Hoje, quinta-feira, dia 11 de setembro de 2014. É o primeiro dia de observação nas salas de aula. Estou tensa apesar de já estar há meses na escola e me sentir meio enturmada com os estudantes [mais]jovens e com os professores da EJA. Apesar disto, temo que minha presença cause algum desconforto ou mesmo provoque uma situação de aula que não é do feitio da escola. Uma situação que foge à regra para melhor ou para pior. Não sei muito bem o que ou para onde olhar, mas me apoio no roteiro de observação, ele pode me dá algumas “luzes”. Pretendo observar o contexto da sala de aula, as expressões verbais: as expressões linguísticas, elogios, depreciações, gírias, e assim por diante. Pretendo ainda observar as expressões não verbais como: a produção dos processos de aproximação e distanciamento, os comportamento que evidenciam a formação de vínculos e os laços de amizade, de aceitação, rejeição, preconceito, superioridade e inferioridade, os sentimentos, os comportamentos, as interações, os agrupamentos e por fim, as práticas pedagógicas materializadas nos processos de ensino e aprendizagem, nas relações entre professores e estudantes, se o que é ensinado propicia a reelaboração ou a mera reprodução do saber, enfim, quero ver se as culturas dos estudantes são ou não mobilizadas nas práticas docentes no interior da sala de aula e se estes processos promovem conexões entre a cultura escolar [os conteúdos, as normas disciplinares, a avaliação,entre outras]e a cultura dos estudantes.

O relato traz à cena a preocupação em ter clareza de para onde o olhar deveria ser direcionado, buscando apoio nas questões de partida da pesquisa, nos objetivos propostos e no roteiro inicial. Continuava “caçando-me”, na tentativa da autoconstrução no campo, pois acredito no que dissera Cardoso (2004, p.103): “[...] a formação do pesquisador propõe o planejamento de todas as fases de seu trabalho, mas não o prepara para ver com olhos críticos seus humores, cansaços e infortúnios enquanto observador participante; e nem explicita o mecanismo pelo qual se chega a descobrir novidades”.

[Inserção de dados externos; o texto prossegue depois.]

===== src/rtl/mem_rsp_if.sv =====
`timescale 1ns/1ns

interface mem_rsp_if;
   import mem_op_pkg::*;
   import mem_bus_pkg::*;

   logic       valid;     // Aligned load present
   word_t      rdata;     // Full addressed word
   load_kind_e kind;
   byte_off_t  byte_off;
   logic       fault;

   modport source (
      output valid, rdata, kind, byte_off, fault
   );

   modport sink (
      input valid, rdata, kind, byte_off, fault
   );

endinterface
### src/design/result_bypass.sv
`include "core_params.svh"

module result_bypass
  import pipe_ctrl_pkg::*;
(
  input  logic             clk,
  input  logic             rstn,
  input  logic             de_st_i,
  input  logic             flush_i,
  input  fwd_sel_e         src1_sel_i,
  input  fwd_sel_e         src2_sel_i,
  input  logic [`XLEN-1:0] rf_rs1_i,
  input  logic [`XLEN-1:0] rf_rs2_i,
  input  logic [`XLEN-1:0] ex_result_i,
  input  logic [`XLEN-1:0] mem_result_i,
  output logic [`XLEN-1:0] exe_rs1_o,
  output logic [`XLEN-1:0] exe_rs2_o
);

  logic [`XLEN-1:0] opnd1;
  logic [`XLEN-1:0] opnd2;

  function automatic logic [`XLEN-1:0] pick(input fwd_sel_e sel,
                                            input logic [`XLEN-1:0] rf_val,
                                            input logic [`XLEN-1:0] ex_val,
                                            input logic [`XLEN-1:0] mem_val);
    logic [`XLEN-1:0] val;
    case (sel)
      FWD_EX:  val = ex_val;
      FWD_MEM: val = mem_val;
      default: val = rf_val;
    endcase
    return val;
  endfunction

  assign opnd1 = pick(src1_sel_i, rf_rs1_i, ex_result_i, mem_result_i);
  assign opnd2 = pick(src2_sel_i, rf_rs2_i, ex_result_i, mem_result_i);

  // Decode-to-execute operand register.
  always_ff @(posedge clk)
  begin
    if (!rstn)
    begin
      exe_rs1_o <= `OPND_RST;
      exe_rs2_o <= `OPND_RST;
    end
    else if (de_st_i)
    begin
      exe_rs1_o <= exe_rs1_o;
      exe_rs2_o <= exe_rs2_o;
    end
    else if (flush_i)
    begin
      exe_rs1_o <= `OPND_RST;
      exe_rs2_o <= `OPND_RST;
    end
    else
    begin
      exe_rs1_o <= opnd1;
      exe_rs2_o <= opnd2;
    end
  end

endmodule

Para além da escola, perambulei pelas ruas do bairro a observar o entorno da escola, as pessoas e suas práticas; conversei com alguns moradores, intencionando uma aproximação que possibilitasse garimpar nos relatos suas impressões quanto à comunidade e à escola.

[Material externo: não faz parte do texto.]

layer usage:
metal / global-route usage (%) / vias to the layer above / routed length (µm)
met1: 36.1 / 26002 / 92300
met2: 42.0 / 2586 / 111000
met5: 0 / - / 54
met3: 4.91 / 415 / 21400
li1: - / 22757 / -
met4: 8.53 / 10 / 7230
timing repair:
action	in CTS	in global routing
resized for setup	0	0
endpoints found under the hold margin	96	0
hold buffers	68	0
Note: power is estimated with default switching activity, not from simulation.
$ cat src/resp_pkg.sv
// response channel package with shared types, register map, queue and serial constants
package resp_pkg;

	// status, address and data words
	typedef logic [31:0] word_t;
	// one ASCII character on the serial line
	typedef logic [7:0] char_t;
	// APB byte address
	typedef logic [4:0] paddr_t;

	// register offsets
	localparam paddr_t REG_STATUS_WORD = 5'h00;
	localparam paddr_t REG_ADDR_WORD = 5'h04;
	localparam paddr_t REG_DATA_PUSH = 5'h08;
	localparam paddr_t REG_CTRL = 5'h0C;
	localparam paddr_t REG_STATE = 5'h10;

	// data word queue
	localparam int FIFO_DEPTH = 4;
	localparam int LEVEL_W = 3;
	localparam int PTR_W = $clog2(FIFO_DEPTH);

	// serial bit timing
	localparam int CLKS_PER_BIT = 8;
	localparam int BIT_CNT_W = $clog2(CLKS_PER_BIT);
	// start bit, eight data bits and one stop bit
	localparam int FRAME_BITS = 10;

	// ASCII codes
	localparam char_t CHAR_S = 8'h53;
	localparam char_t CHAR_0 = 8'h30;
	// 'A' minus ten, added to nibbles 10 to 15
	localparam char_t CHAR_A_OFFSET = 8'h37;

	// hex digits per word
	localparam int NIBBLES_PER_WORD = 8;

endpackage

$ cat src/resp_apb_regs.sv
`timescale 1ns/1ps
// APB register block with header words, data word queue and start command qualification
module resp_apb_regs (
	input  logic             clk,
	input  logic             rst,
	input  logic             psel,
	input  logic             penable,
	input  logic             pwrite,
	input  resp_pkg::paddr_t paddr,
	input  resp_pkg::word_t  pwdata,
	input  logic             busy,
	input  logic             done,
	input  logic             fifo_pop,
	output resp_pkg::word_t  prdata,
	output logic             pready,
	output logic             pslverr,
	output logic             start,
	output resp_pkg::word_t  status_word,
	output resp_pkg::word_t  addr_word,
	output resp_pkg::word_t  fifo_data,
	output logic             fifo_empty
);
	import resp_pkg::*;

	// queue storage and bookkeeping
	word_t fifo_mem [FIFO_DEPTH];
	logic [PTR_W-1:0] wr_ptr;
	logic [PTR_W-1:0] rd_ptr;
	logic [LEVEL_W-1:0] level;
	logic fifo_full;

	// sticky end of response flag
	logic done_flag;

	// access qualification
	logic access;
	logic wr_access;
	logic running;
	logic err;
	logic push_ok;
	logic start_ok;

	assign access = psel & penable;
	assign wr_access = access & pwrite;
	// start pulse counts as running before busy rises
	assign running = busy | start;

	assign fifo_full = (level == LEVEL_W'(FIFO_DEPTH));
	assign fifo_empty = (level == '0);
	// head of queue
	assign fifo_data = fifo_mem[rd_ptr];

	// no wait states
	assign pready = 1'b1;

	// error decode per offset
	always_comb begin
		err = 1'b0;
		case (paddr)
			REG_STATUS_WORD: err = 1'b0;
			REG_ADDR_WORD: err = 1'b0;
			// push refused when full or mid send
			REG_DATA_PUSH: err = pwrite & (fifo_full | running);
			// start refused mid send or with nothing queued
			REG_CTRL: err = pwrite & pwdata[0] & (running | fifo_empty);
			// state is read only
			REG_STATE: err = pwrite;
			default: err = 1'b1;
		endcase
	end

	assign pslverr = access & err;
	assign push_ok = wr_access & ~err & (paddr == REG_DATA_PUSH);
	assign start_ok = wr_access & ~err & (paddr == REG_CTRL) & pwdata[0];

	// read mux
	always_comb begin
		prdata = '0;
		if (access & ~pwrite) begin
			case (paddr)
				REG_STATUS_WORD: prdata = status_word;
				REG_ADDR_WORD: prdata = addr_word;
				// level in 6:4, done in 1, busy in 0
				REG_STATE: prdata = {25'h0, level, 2'b00, done_flag, busy};
				default: prdata = '0;
			endcase
		end
	end

	// header registers
	always_ff @(posedge clk) begin
		if (rst) begin
			status_word <= '0;
			addr_word <= '0;
		end else if (wr_access) begin
			if (paddr == REG_STATUS_WORD)
				status_word <= pwdata;
			if (paddr == REG_ADDR_WORD)
				addr_word <= pwdata;
		end
	end

	// queue write port
	always_ff @(posedge clk) begin
		if (push_ok)
			fifo_mem[wr_ptr] <= pwdata;
	end

	// pointers wrap with the power of two depth
	always_ff @(posedge clk) begin
		if (rst) begin
			wr_ptr <= '0;
			rd_ptr <= '0;
			level <= '0;
		end else begin
			if (push_ok)
				wr_ptr <= wr_ptr + 1'b1;
			if (fifo_pop)
				rd_ptr <= rd_ptr + 1'b1;
			case ({push_ok, fifo_pop})
				2'b10: level <= level + 1'b1;
				2'b01: level <= level - 1'b1;
				default: level <= level;
			endcase
		end
	end

	// start pulse one cycle after the access phase
	always_ff @(posedge clk) begin
		if (rst) begin
			start <= 1'b0;
			done_flag <= 1'b0;
		end else begin
			start <= start_ok;
			if (start_ok)
				done_flag <= 1'b0;
			else if (done)
				done_flag <= 1'b1;
		end
	end

endmodule

$ cat src/resp_hex_formatter.sv
`timescale 1ns/1ps
// hex formatter FSM that turns the header and queued words into an ASCII character stream
module resp_hex_formatter (
	input  logic            clk,
	input  logic            rst,
	input  logic            start,
	input  resp_pkg::word_t status_word,
	input  resp_pkg::word_t addr_word,
	input  resp_pkg::word_t fifo_data,
	input  logic            fifo_empty,
	input  logic            tx_ready,
	output logic            fifo_pop,
	output resp_pkg::char_t tx_byte,
	output logic            tx_valid,
	output logic            busy,
	output logic            done
);
	import resp_pkg::*;

	// state names which word the offered character comes from
	typedef enum logic [2:0] {
		S_IDLE,
		S_SEND_S,
		S_STATUS,
		S_ADDRESS,
		S_DATA
	} state_t;

	state_t state;
	// address held until the status word is out
	word_t addr_q;
	// current word, top nibble is next
	word_t shift;
	// nibbles of the current word already offered
	logic [3:0] nib_cnt;
	logic accept;
	logic word_end;

	// nibble to upper case hex digit
	function automatic char_t hex_char(input logic [3:0] nib);
		char_t c;
		if (nib < 4'd10)
			c = CHAR_0 + {4'h0, nib};
		else
			c = CHAR_A_OFFSET + {4'h0, nib};
		return c;
	endfunction

	// character taken by the serializer this cycle
	assign accept = tx_valid & tx_ready;
	assign word_end = (nib_cnt == 4'(NIBBLES_PER_WORD));
	assign busy = (state != S_IDLE);

	// sequencing
	always_ff @(posedge clk) begin
		// single cycle strobes
		fifo_pop <= 1'b0;
		done <= 1'b0;
		if (rst) begin
			state <= S_IDLE;
			tx_valid <= 1'b0;
			nib_cnt <= '0;
			fifo_pop <= 1'b0;
			done <= 1'b0;
		end else begin
			case (state)
				S_IDLE: begin
					// S goes out first
					if (start) begin
						state <= S_SEND_S;
						tx_valid <= 1'b1;
					end
				end
				S_SEND_S: begin
					if (accept) begin
						state <= S_STATUS;
						nib_cnt <= 4'd1;
					end
				end
				S_STATUS: begin
					if (accept) begin
						if (word_end) begin
							state <= S_ADDRESS;
							nib_cnt <= 4'd1;
						end else begin
							nib_cnt <= nib_cnt + 1'b1;
						end
					end
				end
				S_ADDRESS, S_DATA: begin
					if (accept) begin
						if (!word_end) begin
							nib_cnt <= nib_cnt + 1'b1;
						end else if (fifo_empty) begin
							// last character taken, frame complete
							state <= S_IDLE;
							tx_valid <= 1'b0;
							done <= 1'b1;
						end else begin
							// head word loaded now, drop it from the queue
							state <= S_DATA;
							nib_cnt <= 4'd1;
							fifo_pop <= 1'b1;
						end
					end
				end
				default: begin
					state <= S_IDLE;
					tx_valid <= 1'b0;
				end
			endcase
		end
	end

	// character and word datapath
	always_ff @(posedge clk) begin
		if (state == S_IDLE && start) begin
			shift <= status_word;
			addr_q <= addr_word;
			tx_byte <= CHAR_S;
		end else if (accept) begin
			if (state == S_SEND_S || !word_end) begin
				tx_byte <= hex_char(shift[31:28]);
				shift <= {shift[27:0], 4'h0};
			end else if (state == S_STATUS) begin
				tx_byte <= hex_char(addr_q[31:28]);
				shift <= {addr_q[27:0], 4'h0};
			end else begin
				// next queued word, unused when the queue ran dry
				tx_byte <= hex_char(fifo_data[31:28]);
				shift <= {fifo_data[27:0], 4'h0};
			end
		end
	end

endmodule

$ cat src/resp_top.sv
`timescale 1ns/1ps
// response channel top joining the APB register block, hex formatter and UART transmitter
module resp_top (
	input  logic             clk,
	input  logic             rst,
	input  logic             psel,
	input  logic             penable,
	input  logic             pwrite,
	input  resp_pkg::paddr_t paddr,
	input  resp_pkg::word_t  pwdata,
	output resp_pkg::word_t  prdata,
	output logic             pready,
	output logic             pslverr,
	output logic             txd
);
	import resp_pkg::*;

	// decode to execute
	logic start;
	word_t status_word;
	word_t addr_word;
	word_t fifo_data;
	logic fifo_empty;
	logic fifo_pop;
	logic busy;
	logic done;

	// execute to result
	char_t tx_byte;
	logic tx_valid;
	logic tx_ready;

	resp_apb_regs u_regs (
		.clk         (clk),
		.rst         (rst),
		.psel        (psel),
		.penable     (penable),
		.pwrite      (pwrite),
		.paddr       (paddr),
		.pwdata      (pwdata),
		.busy        (busy),
		.done        (done),
		.fifo_pop    (fifo_pop),
		.prdata      (prdata),
		.pready      (pready),
		.pslverr     (pslverr),
		.start       (start),
		.status_word (status_word),
		.addr_word   (addr_word),
		.fifo_data   (fifo_data),
		.fifo_empty  (fifo_empty)
	);

	resp_hex_formatter u_fmt (
		.clk         (clk),
		.rst         (rst),
		.start       (start),
		.status_word (status_word),
		.addr_word   (addr_word),
		.fifo_data   (fifo_data),
		.fifo_empty  (fifo_empty),
		.tx_ready    (tx_ready),
		.fifo_pop    (fifo_pop),
		.tx_byte     (tx_byte),
		.tx_valid    (tx_valid),
		.busy        (busy),
		.done        (done)
	);

	resp_uart_tx u_tx (
		.clk      (clk),
		.rst      (rst),
		.tx_byte  (tx_byte),
		.tx_valid (tx_valid),
		.tx_ready (tx_ready),
		.txd      (txd)
	);

endmodule

$ cat src/resp_uart_tx.sv
`timescale 1ns/1ps
// UART transmitter sending one 8N1 character at a time on txd
module resp_uart_tx (
	input  logic            clk,
	input  logic            rst,
	input  resp_pkg::char_t tx_byte,
	input  logic            tx_valid,
	output logic            tx_ready,
	output logic            txd
);
	import resp_pkg::*;

	// frame in progress
	logic active;
	// cycles within the current bit
	logic [BIT_CNT_W-1:0] clk_cnt;
	// 0 start, 1 to 8 data, 9 stop
	logic [3:0] bit_idx;
	// data bits still to go, stop bit on top
	logic [8:0] shift;
	logic bit_end;

	// only idle takes a character
	assign tx_ready = ~active;
	assign bit_end = (clk_cnt == BIT_CNT_W'(CLKS_PER_BIT - 1));

	// bit timing and line drive
	always_ff @(posedge clk) begin
		if (rst) begin
			active <= 1'b0;
			clk_cnt <= '0;
			bit_idx <= '0;
			txd <= 1'b1;
		end else if (!active) begin
			if (tx_valid) begin
				// start bit begins on the accept edge
				active <= 1'b1;
				clk_cnt <= '0;
				bit_idx <= '0;
				txd <= 1'b0;
			end
		end else if (bit_end) begin
			clk_cnt <= '0;
			if (bit_idx == 4'(FRAME_BITS - 1)) begin
				// stop bit done, line stays high
				active <= 1'b0;
			end else begin
				bit_idx <= bit_idx + 1'b1;
				txd <= shift[0];
			end
		end else begin
			clk_cnt <= clk_cnt + 1'b1;
		end
	end

	// shift register, LSB first
	always_ff @(posedge clk) begin
		if (!active && tx_valid)
			shift <= {1'b1, tx_byte};
		else if (active && bit_end)
			shift <= {1'b1, shift[8:1]};
	end

endmodule

$ cat config.mk
export PLATFORM = sky130hd
export DESIGN_NAME = resp_top
export DESIGN_NICKNAME = d
export VERILOG_FILES = /design/src/resp_pkg.sv /design/src/resp_apb_regs.sv /design/src/resp_hex_formatter.sv /design/src/resp_top.sv /design/src/resp_uart_tx.sv
export SDC_FILE = /design/constraint.sdc
export NUM_CORES = 1
export LEC_CHECK = 0
export BUFFER_PORTS_ARGS = -buffer_cell sky130_fd_sc_hd__buf_2
export CORE_UTILIZATION = 30
export DETAILED_ROUTE_END_ITERATION = 10
export GPL_TIMING_DRIVEN = 1
export SYNTH_ARGS = -nofsm -noshare
export SYNTH_HDL_FRONTEND = slang
export SYNTH_SLANG_ARGS = --single-unit
export TNS_END_PERCENT = 20
$ cat constraint.sdc
create_clock -name clk -period 3.2 [get_ports clk]
set_input_delay 0.48 -clock clk [delete_from_list [all_inputs] [get_ports clk]]
set_output_delay 0.48 -clock clk [all_outputs]
set_load 0.005 [all_outputs]
==> results of run 1 <==
-- power by group through the flow --
| stage | logic (W) | registers [W] | clock network, W |
|---|---|---|---|
| global route | 0.000299 | 0.00427 | 0.00348 |
| global placement | 0.000260 | 0.00434 | 0 |
| finish | 0.000264 | 0.00426 | 0.00327 |
| CTS | 0.000268 | 0.00426 | 0.00334 |
| floorplan | 0.000149 | 0.00433 | 0 |
| detailed placement | 0.000267 | 0.00434 | 0 |
-- registers in the layout, summed over array words and instances (netlist names), 2 cells and up, named ones only --
signal              count
u_regs.rd_ptr           2
u_tx.clk_cnt            3
u_regs.wr_ptr           2
u_tx.bit_idx            4
u_fmt.nib_cnt           4
u_regs.status_word     32
u_fmt.shift            32
u_fmt.tx_byte           7
u_fmt.addr_q           32
u_regs.level            3
u_regs.addr_word       32
u_regs.fifo_mem       128
u_fmt.state             3
u_tx.shift              8
-- layer usage --
layer	share of wire (%)	vias up
met5	0.083	-
met4	1.2	4
met3	5.1	33
met2	49	171
met1	45	4136
li1	-	4077
-- path summary, 6_finish.rpt --
path | start | slack [ns] | end
setup reg to reg | u_fmt.state[1] | 0.53 | u_regs.level[2]
hold reg to reg | u_regs.addr_word[8] | 0.46 | u_fmt.addr_q[8]
hold / removal | pwdata[15] | 0.18 | u_regs.fifo_mem[2][15]
setup / recovery | u_fmt.state[1] | 0.50 | pslverr
-- cells in the mapped netlist (3+ instances only) --
library cell	n
a211oi_1	6
a21oi_1	90
a222oi_1	5
a22oi_1	28
a31oi_1	4
and2_1	7
and3_1	5
buf_2	18
buf_4	4
clkbuf_1	49
dfxtp_1	101
edfxtp_1	200
ha_1	14
inv_1	20
mux2i_1	5
mux4_2	32
nand2_1	257
nand3_1	33
nor2_1	63
nor3_1	14
nor3b_1	6
nor4_1	5
o211ai_1	3
o21ai_0	72
or3_1	5
or3b_2	4
xnor2_1	7
xor2_1	3
-- final cells by class --
class / count / share of cell area [%]
Tap cell: 532 / 4.58
Sequential cell: 301 / 55.2
Inverter: 21 / 0.542
Multi-Input combinational cell: 703 / 28.8
Clock inverter: 14 / 0.861
Timing Repair Buffer: 102 / 4.58
Clock buffer: 40 / 5.35
Antenna cell: 1 / 0.0172
-- through the flow --
step | power [W] | utilization [%]
6_report | 0.00780 | 35.4
3_5_place_dp | 0.00461 | 33.2
2_1_floorplan | 0.00448 | -
5_1_grt | 0.00805 | 35.4
3_3_place_gp | 0.00460 | 33.2
4_1_cts | 0.00787 | 35.4
-- worst reg2reg max path, stage by stage, from the launching register on --
cell and delay (ns):
dfxtp_1 0.44, nor4_1 0.52, and2_1 0.20, o311a_1 0.32, inv_1 0.08, ha_1 0.21
inv_1 0.09, fa_1 0.19, xor2_1 0.08, or3_1 0.31, a21oi_1 0.16
-- cells by family after synthesis --
family | share of synthesized area [%]
compound gates | 10.5
flops | 63.8
mux | 6.13
fa+ha+maj | 1.55
xor+xnor | 0.696
other cells | 0.0298
simple gates | 14.2
buf+inv | 3.07
==> impl_metrics.toml, run 1 <==
[final_layout]
fin_cells = 1714
final_cell_mix = "257 x nand2_1, 200 x edfxtp_1, 99 x dfxtp_1, 89 x a21oi_1, 75 x buf_2"
layout.area.seq_sq_um = 8030
finalNetCount = 1215
multi_input_area_sq_um = 4190
drive_gt1_share_pct = 16.2
final_common_cell = "nand2_1"
final_cell_area_sq_um = 14500
fill_cells = 4110
syn_to_final_growth_pct = 15.5

[floorplan]
die-area_sq_um = 42800
die_x_um = 207
rows = 74
core-area_sq_um = 41100
start_util_pct = 30.6
chipHeight_um = 207
pin_count = 77

[global_route]
use_met2_pct = 24.6
antenna_found_initial = 2
overflow = 0
grt_pass1_wl_um = 47400
grt_pass1_vias = 8400
grt_use_met1_pct = 18.8
grtUsageMet3_pct = 2.26
busiest_layer = "met2"
grt_use_total_pct = 14.2
grt_start_max_net_pins = 72

[sta]
fmax_mhz = 370
hold_ws_ns = 0.180
skew_ns = 0.0149
hold_viol_final = 0
setup_slack_ns = 0.499
fin_tns_setup_ns = 0
drv_slew = 0
fin_crit_sh_pct = 84.4
period_needed_ns = 2.70
finalSetupViolations = 0
max_slew_margin_pct = 39.9
rsz0062_at_grt = "no"
tightestPinTransition_ns = 0.902

[cts]
holdBufCountCts = 0
clockRootBuffer = "clkbuf_16"
post_cts_resized = 0
cts_tree = "yes"
clk_pin_slew_ns = 0.06
cts_made_buffers = 29
htreeDepth = 1
cts_buffer_depth = 3
cts_sinks = 301
cts_setup_buffers = 0
clock_latency_ns = 0.55

[power]
p_clk_share_pct = 42.0
power_density_nw_per_um2 = 536
leakagePower_nw = 4.65
internal_power_w = 0.00617
ir_worst_vdd_mv = 0.356
seqPwrFrac_pct = 54.6
p_comb_share_pct = 3.4
swShare_pct = 20.8
switchingPower_w = 0.00162

[synth]
synth.area.top_cells = "edfxtp_1 48%, dfxtp_1 16%, nand2_1 7.7%"
synth_top_area_share_pct = 47.7
syn_inst = 1097
synthFlopType = "edfxtp_1"
synth-edff-count = 200
syn-cell-area_sq_um = 12600
synth_seq_cells = 301
synth.distinct_cells = 59
syn-num-nets = 1154
ys_seq_area_share_pct = 63.8
syn_avg_cell_area_sq_um = 11.5
synthArstFlopShare_pct = 0
ys_warn_count = 0
synth_top_area_cell = "edfxtp_1"

[critical_path]
cpMostUsedCell = "a21oi_1"
worstPathRequired_ns = 2.72
worstPathMaxFanout = 15
worstPathArrival_ns = 2.22
crit_chain = "nor4_1 -> nand2_1 -> a21oi_1 -> a21oi_1 -> o21a_1 -> buf_2"
path_delay_family = "simple AND/OR/NAND/NOR gates"
path_buf_inv = 1
crit_path_end_kind = "primary output"
critPathMaxStageDelay_ns = 0.52
r2r_cells = 10
critPathKind = "reg2out"
critPathLaunchType = "register"
cp_num_cells = 6
crit_slowest_cell = "nor4_1"

[placement]
place_congestion = 0.782
dp_worst_setup_slack_ns = 0.256
dpl.cell_count = 1659
io_buffers = 75
dp_hpwl_um = 18800
placed_area_sq_um = 13600

[job]
maxCapViolCount = 0

[routing]
drt_first_pass_iters = 8
route.detailed.drc = 10
num_vias = 8421
drt-initial-drc-count = 679
final_antenna_net_count = 0
viasPerCell = 4.91
wl_per_cell_um = 17.5
routed_wl_um = 30000

[run_status]
status = "finished, violations left"
failed_checks = "design-rule violations"

[worst_hold_path]
hp-class = "in2reg"
holdPathStages = 1
Power figures use the tool's default switching activity.
==> run 2, diff against run 1 <==
==> constraint.sdc (replaced) <==
create_clock -name clk -period 2.3 [get_ports clk]
set_input_delay 0.345 -clock clk [delete_from_list [all_inputs] [get_ports clk]]
set_output_delay 0.345 -clock clk [all_outputs]
set_load 0.005 [all_outputs]
==> impl_metrics.toml, run 2 (synthesized netlist as in run 1, its figures left out) <==
[sta]
max_slew_margin_pct = 59.7
fin_crit_sh_pct = 98.1
hold_viol_final = 0
period_needed_ns = 2.26
fmax_mhz = 443
finalSetupViolations = 0
rsz0062_at_grt = "yes"
drv_slew = 0
tightestPinTransition_ns = 0.599
skew_ns = 0.0203

[routing]
routed_wl_um = 31700
viasPerCell = 4.95
drt-initial-drc-count = 749
dr_wl_met2_um = 15700
wl_met3_um = 1570
wl_met1_um = 14000
wl_per_cell_um = 17.8
top_layer = "met4"
drt_first_pass_iters = 8
num_vias = 8784
final_antenna_net_count = 0
route.detailed.drc = 8

[cts]
clock_latency_ns = 0.56
cts_tree = "yes"
holdBufCountCts = 0
clk_pin_slew_ns = 0.06
cts_made_buffers = 31
cts_buffer_depth = 3
clockRootBuffer = "clkbuf_16"
htreeDepth = 1
cts_sinks = 301

[floorplan]
pin_count = 77
chipHeight_um = 207
die_x_um = 207
die-area_sq_um = 42800
start_util_pct = 30.6
core-area_sq_um = 41100
rows = 74

[power]
ir_worst_vdd_mv = 0.597
power_density_nw_per_um2 = 756
leakagePower_nw = 5.08

[critical_path]
critPathMaxStageDelay_ns = 0.37
crit_slowest_cell = "or3_1"
r2r_cells = 11
critPathKind = "reg2out"
r2r_start = "u_fmt.state[0]"
r2r_setup_slack_ns = 0.11
path_buf_inv = 2
crit_chain = "buf_4 -> or3_1 -> a21oi_1 -> o21a_1 -> buf_2"
worstPathArrival_ns = 1.91
cp_num_cells = 5
worstPathMaxFanout = 5
path_delay_family = "compound AO/OA/AOI/OAI gates"
critPathLaunchType = "register"
crit_path_end_kind = "primary output"
r2r-end = "u_regs.level[2]"
worstPathRequired_ns = 1.96

[final_layout]
top_register = "u_regs.fifo_mem"
utilization_pct = 37.4
drive_gt1_share_pct = 21.0
layout.area.seq_sq_um = 8040
finalNetCount = 1272
largest_reg_flops = 128
final_cell_mix = "257 x nand2_1, 200 x edfxtp_1, 95 x dfxtp_1, 88 x a21oi_1, 75 x buf_2"
syn_to_final_growth_pct = 22.3
final_common_cell = "nand2_1"
multi_input_area_sq_um = 4220
final_cell_area_sq_um = 15400
fill_cells = 3987

[job]
maxCapViolCount = 0

[global_route]
overflow = 0
antenna_found_initial = 1
grt_start_max_net_pins = 70
grt_use_total_pct = 14.7
grt_pass1_vias = 8583
grt_pass1_wl_um = 49000

[run_status]
status = "finished, violations left"
failed_checks = "design-rule violations"

[worst_hold_path]
min_to = "u_regs.fifo_mem[3][11]"
holdPathStages = 1
min_from = "pwdata[11]"
hp-class = "in2reg"

[placement]
place_congestion = 0.798
io_buffers = 75
placed_area_sq_um = 14200
dp_hpwl_um = 20600
## run 2: cell count changes in the layout (fill, tap and decap cells not counted), sizes merged
cell	previous run	this run
diode	1	3
bufinv	2	7
clkinv	10	12
buf	102	156
clkbuf	40	39
clkinvlp	1	0
## run 2: power by group
part | internal, W | leakage, nW | switching [W]
clock | 0.00325 | 0.524 | 0.00205
combinational | 0.000152 | 2.00 | 0.000248
sequential | 0.00587 | 2.56 | 0.0000561
total | 0.00927 | 5.08 | 0.00235
## run 2: routing by layer
layer	global-route usage, %	vias to the layer above
met3	1.63	43
met2	25.7	215
met4	2.63	0
met5	0	-
met1	19.9	4330
li1	-	4196
## run 2: cell type report
type	count	area share [%]
Clock inverter	20	1.76
Tap cell	532	4.33
Clock buffer	38	5.21
Sequential cell	301	52.2
Multi-Input combinational cell	703	27.4
Timing Repair Buffer	157	8.52
Inverter	21	0.512
Antenna cell	3	0.0488
## run 2: worst max-delay path by stage
stage,start,slack (ns),endpoint
global placement,paddr[4],-0.30,u_regs.level[2]
finish,u_regs.level[0],0.04,pslverr
CTS,paddr[4],-0.01,prdata[13]
detailed placement,paddr[4],-0.34,u_regs.level[2]
floorplan,paddr[4],-0.24,u_regs.fifo_mem[2][0]
global route,u_regs.start,-0.06,pslverr
## run 2: what timing repair did
action                                  in CTS  in global routing
resized for setup                            3                 13
cloned                                       0                  1
hold endpoints to repair                     0                  0
setup buffers                                1                  7
pin swaps                                    2                 10
endpoints found under the setup margin       5                 17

A busca motivou a participação em festas da comunidade junto à escola, passeios com professores e alunos em momentos de lazer, festas organizadas nas casas dos professores e até mesmo a experiência de ir ao campo no transporte público e sentir de perto esse momento na vida das pessoas. Falando de forma metafórica, diria que as observações serviram de âncora e plataforma. Como âncora, fincando-me no solo do cenário pesquisado, trazendo segurança para partir daí, projetar-me em um voo mais alto e, como “plataforma”, avistar os fatos necessários à compreensão do fenômeno estudado.